Results from the TheraP trial found that in men with metastatic castration resistant prostate cancer who progressed after treatment with docetaxel, 177Lu-PSMA-617 was more active than cabazitaxel.
Michael S. Hofman, FRACP, MBBS
Michael S. Hofman, FRACP, MBBS
Results from the TheraP trial, presented at the 2020 American Society of Clinical Oncology (ASCO) Virtual Scientific Program, found that in men with metastatic castration resistant prostate cancer (mCRPC) who progressed after treatment with docetaxel, 177Lu-PSMA-617 (LuPSMA) was more active than cabazitaxel (Jevtana).
Additionally, grade 3 or 4 adverse events (AEs) were relatively fewer with the use of LuPSMA and PSA-progression-free survival (PSA-PFS) favored LuPSMA as well.
“Lu-PSMA is a novel class of therapy with high activity and relatively low toxicity, consistent with the results of prior single-center studies in phase II data,” Michael S. Hofman, FRACP, MBBS, of the Peter MacCallum Cancer Center in Melbourne, Australia, said in a presentation. “Lu-PSMA appears to represent a favorable treatment option compared to cabazitaxel in a selected population with high PSMA-expression.”
The randomized phase II trial included men with mCRPC post docetaxel suitable for cabazitaxel, progressive disease with rising PSA and PSA ≥ 20 ng/mL, imaging with 68Ga-PSMA-11 and 18F-FDG PET/CT that confirmed high PSMA-expression and no sites of FDG-positive/PSMA-negative disease, adequate renal, hematologic, and liver function, and those with ECOG performance status 0-2.
The study participants were randomized 1:1 to receive either LuPSMA or cabazitaxel.
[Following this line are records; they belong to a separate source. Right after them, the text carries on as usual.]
<file path="src/rtl/aes_round_ctrl.sv">
// AES encryption-round sequencer: owns the cipher state register and walks the
// ARK/SBT/SRW/MXC stage units through NR rounds using their En/Ry handshake.
module aes_round_ctrl #(
  parameter int NR      = 10,
  parameter int TIMEOUT = 15
) (
  input  logic         i_clk,
  input  logic         i_rst_n,
  input  logic         i_start,
  input  logic [127:0] i_in_plain,
  output logic [127:0] o_out_cipher,
  output logic         o_done,
  output logic         o_busy,
  output logic         o_err,
  output logic [3:0]   o_round,
  output logic [127:0] o_stage_data,
  output logic         o_en_ark,
  output logic         o_en_sbt,
  output logic         o_en_srw,
  output logic         o_en_mxc,
  input  logic         i_ry_ark,
  input  logic         i_ry_sbt,
  input  logic         i_ry_srw,
  input  logic         i_ry_mxc,
  input  logic [127:0] i_out_ark,
  input  logic [127:0] i_out_sbt,
  input  logic [127:0] i_out_srw,
  input  logic [127:0] i_out_mxc,
  output logic [3:0]   o_key_idx
);
  localparam int TW = $clog2(TIMEOUT + 1);

  typedef enum logic [3:0] {
    S_IDLE, S_ISS_ARK, S_WT_ARK, S_ISS_SBT, S_WT_SBT,
    S_ISS_SRW, S_WT_SRW, S_ISS_MXC, S_WT_MXC, S_DONE
  } state_t;

  state_t         r_state, w_state_nxt;
  logic [127:0]   r_data, w_data_nxt;
  logic [127:0]   r_cipher, w_cipher_nxt;
  logic [3:0]     r_round, w_round_nxt;
  logic [TW-1:0]  r_tmo, w_tmo_nxt;
  logic           r_err, w_err_nxt;
  logic           w_ry;
  logic [127:0]   w_res;

  // Only the unit being awaited is looked at; stray Ry from others is dropped.
  always_comb begin
    w_ry  = 1'b0;
    w_res = '0;
    unique case (r_state)
      S_WT_ARK: begin w_ry = i_ry_ark; w_res = i_out_ark; end
      S_WT_SBT: begin w_ry = i_ry_sbt; w_res = i_out_sbt; end
      S_WT_SRW: begin w_ry = i_ry_srw; w_res = i_out_srw; end
      S_WT_MXC: begin w_ry = i_ry_mxc; w_res = i_out_mxc; end
      default:  ;
    endcase
  end

  always_ff @(posedge i_clk or negedge i_rst_n) begin
    if (!i_rst_n) begin
      r_state  <= S_IDLE;
      r_data   <= '0;
      r_cipher <= '0;
      r_round  <= '0;
      r_tmo    <= '0;
      r_err    <= 1'b0;
    end else begin
      r_state  <= w_state_nxt;
      r_data   <= w_data_nxt;
      r_cipher <= w_cipher_nxt;
      r_round  <= w_round_nxt;
      r_tmo    <= w_tmo_nxt;
      r_err    <= w_err_nxt;
    end
  end

  always_comb begin
    w_state_nxt  = r_state;
    w_data_nxt   = r_data;
    w_cipher_nxt = r_cipher;
    w_round_nxt  = r_round;
    w_tmo_nxt    = r_tmo;
    w_err_nxt    = r_err;
    unique case (r_state)
      S_IDLE: if (i_start) begin
        w_data_nxt  = i_in_plain;
        w_round_nxt = '0;
        w_err_nxt   = 1'b0;
        w_state_nxt = S_ISS_ARK;
      end
      S_ISS_ARK: begin w_state_nxt = S_WT_ARK; w_tmo_nxt = '0; end
      S_ISS_SBT: begin w_state_nxt = S_WT_SBT; w_tmo_nxt = '0; end
      S_ISS_SRW: begin w_state_nxt = S_WT_SRW; w_tmo_nxt = '0; end
      S_ISS_MXC: begin w_state_nxt = S_WT_MXC; w_tmo_nxt = '0; end
      S_WT_ARK, S_WT_SBT, S_WT_SRW, S_WT_MXC: begin
        if (w_ry) begin
          w_data_nxt = w_res;
          unique case (r_state)
            S_WT_ARK: if (r_round == 4'(NR)) begin
              w_cipher_nxt = w_res;
              w_state_nxt  = S_DONE;
            end else begin
              w_round_nxt  = r_round + 4'd1;
              w_state_nxt  = S_ISS_SBT;
            end
            S_WT_SBT: w_state_nxt = S_ISS_SRW;
            S_WT_SRW: w_state_nxt = (r_round < 4'(NR)) ? S_ISS_MXC : S_ISS_ARK;
            default:  w_state_nxt = S_ISS_ARK;
          endcase
        end else if (r_tmo == TW'(TIMEOUT - 1)) begin
          // This is the TIMEOUT-th cycle without Ry: abandon the run.
          w_err_nxt   = 1'b1;
          w_state_nxt = S_IDLE;
        end else begin
          w_tmo_nxt = r_tmo + TW'(1);
        end
      end
      S_DONE:  w_state_nxt = S_IDLE;
      default: w_state_nxt = S_IDLE;
    endcase
  end

  assign o_en_ark     = (r_state == S_ISS_ARK);
  assign o_en_sbt     = (r_state == S_ISS_SBT);
  assign o_en_srw     = (r_state == S_ISS_SRW);
  assign o_en_mxc     = (r_state == S_ISS_MXC);
  assign o_done       = (r_state == S_DONE);
  assign o_busy       = (r_state != S_IDLE) && (r_state != S_DONE);
  assign o_err        = r_err;
  assign o_round      = r_round;
  assign o_key_idx    = r_round;
  assign o_stage_data = r_data;
  assign o_out_cipher = r_cipher;
endmodule

</file>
Men in the experimental arm of the study underwent post therapy SPECT/CT after each cycle of LuPSMA, and if an exceptional response was demonstrated, their treatment was paused and could resume thereafter at the time of PSA progression.
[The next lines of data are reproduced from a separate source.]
File: src/rtl/melody_pkg.sv
// Shared types and constants for the melody sequencer: FSM encoding, ROM word fields, counter widths.
// Pure declarations, no logic; no flow control.
package melody_pkg;

    typedef enum logic [2:0] {
        ST_IDLE   = 3'd0,
        ST_FETCH  = 3'd1,
        ST_LATCH  = 3'd2,
        ST_NOTE   = 3'd3,
        ST_GAP    = 3'd4,
        ST_PAUSED = 3'd5,
        ST_FINISH = 3'd6
    } state_t;

    localparam int DUR_MSB  = 7;
    localparam int DUR_LSB  = 4;
    localparam int NOTE_MSB = 3;
    localparam int NOTE_LSB = 0;

    localparam logic [3:0] END_DUR   = 4'd0;
    localparam logic [3:0] REST_NOTE = 4'd0;

    function automatic int presc_w(input int clk_hz, input int beat_hz);
        int div;
        div = clk_hz / beat_hz;
        return (div <= 2) ? 1 : $clog2(div);
    endfunction

    function automatic int gap_w(input int gap_cyc);
        return (gap_cyc < 2) ? 1 : $clog2(gap_cyc + 1);
    endfunction

endpackage

File: src/rtl/beat_tick_gen.sv
// Beat prescaler: 1-clk tick every DIV enabled clocks; holds its count while enable is low.
// Tick is combinational from the count register; sync clear has priority over enable; no backpressure.
module beat_tick_gen #(
    parameter int DIV = 10,
    parameter int CW  = 4
) (
    input  logic clk,
    input  logic rst_n,
    input  logic en_i,
    input  logic clr_i,
    output logic tick_o
);

    localparam logic [CW-1:0] LAST = CW'(DIV - 1);

    logic [CW-1:0] cnt_q, cnt_d;

    assign tick_o = en_i && (cnt_q == LAST);

    always_comb begin
        cnt_d = cnt_q;
        if (clr_i) begin
            cnt_d = '0;
        end else if (en_i) begin
            cnt_d = (cnt_q == LAST) ? '0 : cnt_q + 1'b1;
        end
    end

    always_ff @(posedge clk or negedge rst_n) begin
        if (!rst_n) begin
            cnt_q <= '0;
        end else begin
            cnt_q <= cnt_d;
        end
    end

endmodule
The primary end point of the study was PSA response rate, defined by ≥50% reduction. Key secondary efficacy endpoints included PSA-PFS, AEs, and overall survival (OS). The data cutoff for the results reported at the meeting was March 31, 2020.
Overall, 200 of 291 men across 11 in sites in Australia who were PET screened were randomized to LuPSMA (n = 99) or cabazitaxel (n = 101). Importantly, 17 patients withdrew or died before receiving study treatment (1 LuPSMA vs 16 cabazitaxel).
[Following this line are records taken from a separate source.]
### src/rtl/conv_study_pkg.sv
// rtl/conv_study_pkg.sv - shared pixel type, image geometry defaults and writer state enum
package conv_study_pkg;

    localparam int DATA_WIDTH = 8;
    localparam int IMG_ROWS   = 28;
    localparam int IMG_COLS   = 28;
    localparam int PAD        = 2;

    typedef logic [DATA_WIDTH-1:0] pixel_t;

    typedef enum logic [1:0] {
        IDLE   = 2'd0,
        STREAM = 2'd1,
        DONE   = 2'd2
    } wr_state_e;

    function automatic int cnt_width(input int n);
        return (n > 1) ? $clog2(n) : 1;
    endfunction

endpackage

### src/rtl/feature_pos_counter.sv
// rtl/feature_pos_counter.sv - row-major output position counter with wrap and last-position flag
module feature_pos_counter
    import conv_study_pkg::*;
#(
    parameter int NUM_ROWS = 32,
    parameter int NUM_COLS = 32,
    parameter int RW       = cnt_width(NUM_ROWS),
    parameter int CW       = cnt_width(NUM_COLS)
) (
    input  logic          clk,
    input  logic          rst,
    input  logic          clr,
    input  logic          en,
    output logic [RW-1:0] row,
    output logic [CW-1:0] col,
    output logic          last
);

    logic row_end;
    logic col_end;

    assign row_end = (row == RW'(NUM_ROWS - 1));
    assign col_end = (col == CW'(NUM_COLS - 1));
    assign last    = row_end && col_end;

    always_ff @(posedge clk) begin
        if (rst || clr) begin
            row <= '0;
            col <= '0;
        end else if (en) begin
            if (col_end) begin
                col <= '0;
                row <= row_end ? '0 : row + RW'(1);
            end else begin
                col <= col + CW'(1);
            end
        end
    end

endmodule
The PSA response rate was higher in patients who received LuPSMA than those who received cabazitaxel (66% [95% CI, 56-75] vs 37% [95% CI, 27-46]; P < 0.001). This represented a 29% (95% CI, 16%-42%; P < 0.0001) absolute greater PSA response rate in participants receiving LuPSMA compared to cabazitaxel. For sensitivity analysis per protocol, the difference observed was 23% (95% CI, 9%-37%; P = 0.0016).
At a median follow-up of 13.3 months, LuPSMA was shown to have significantly im-proved PSA-PFS (HR, 0.69; 95% CI, 0.50-0.95; P = 0.02). This data was based on 157 of the 170 events required for primary analysis.
Efficacy results were comparable when the analyses were restricted to per-protocol treated men.
Grade 3 to 4 AEs occurred in 36% of men treated with LuPSMA compared with 49% of men treated with cabazitaxel. Moreover, grade 5 AEs occurred in 11 patients treated with LuPSMA and 5 patients treated with cabazitaxel. There were no treatment-related deaths.
“Importantly, improvements in overall survival have not yet been demonstrated, and we eagerly await the results of the upcoming phase III VISION trial,” Hofman said.
The investigators currently await further follow-up results of other key secondary end points as well, including radiologic PFS (the next planned analysis after 170 events), quality of life, and PFS. Moving forward, they also indicated that LuPSMA warrants study in earlier phases of prostate cancer, as well as in combination with other therapies.
Hofman MS, Emmett L, Sandhu SK, et al. TheraP: A randomized phase II trial of 177Lu-PSMA-617 (LuPSMA) theranostic versus cabazitaxel in metastatic castration resistant prostate cancer (mCRPC) progressing after docetaxel: initial results (ANZUP protocol 1603). Presented at: 2020 ASCO Virtual Scientific Program; May 29, 2020. Abstract 5500.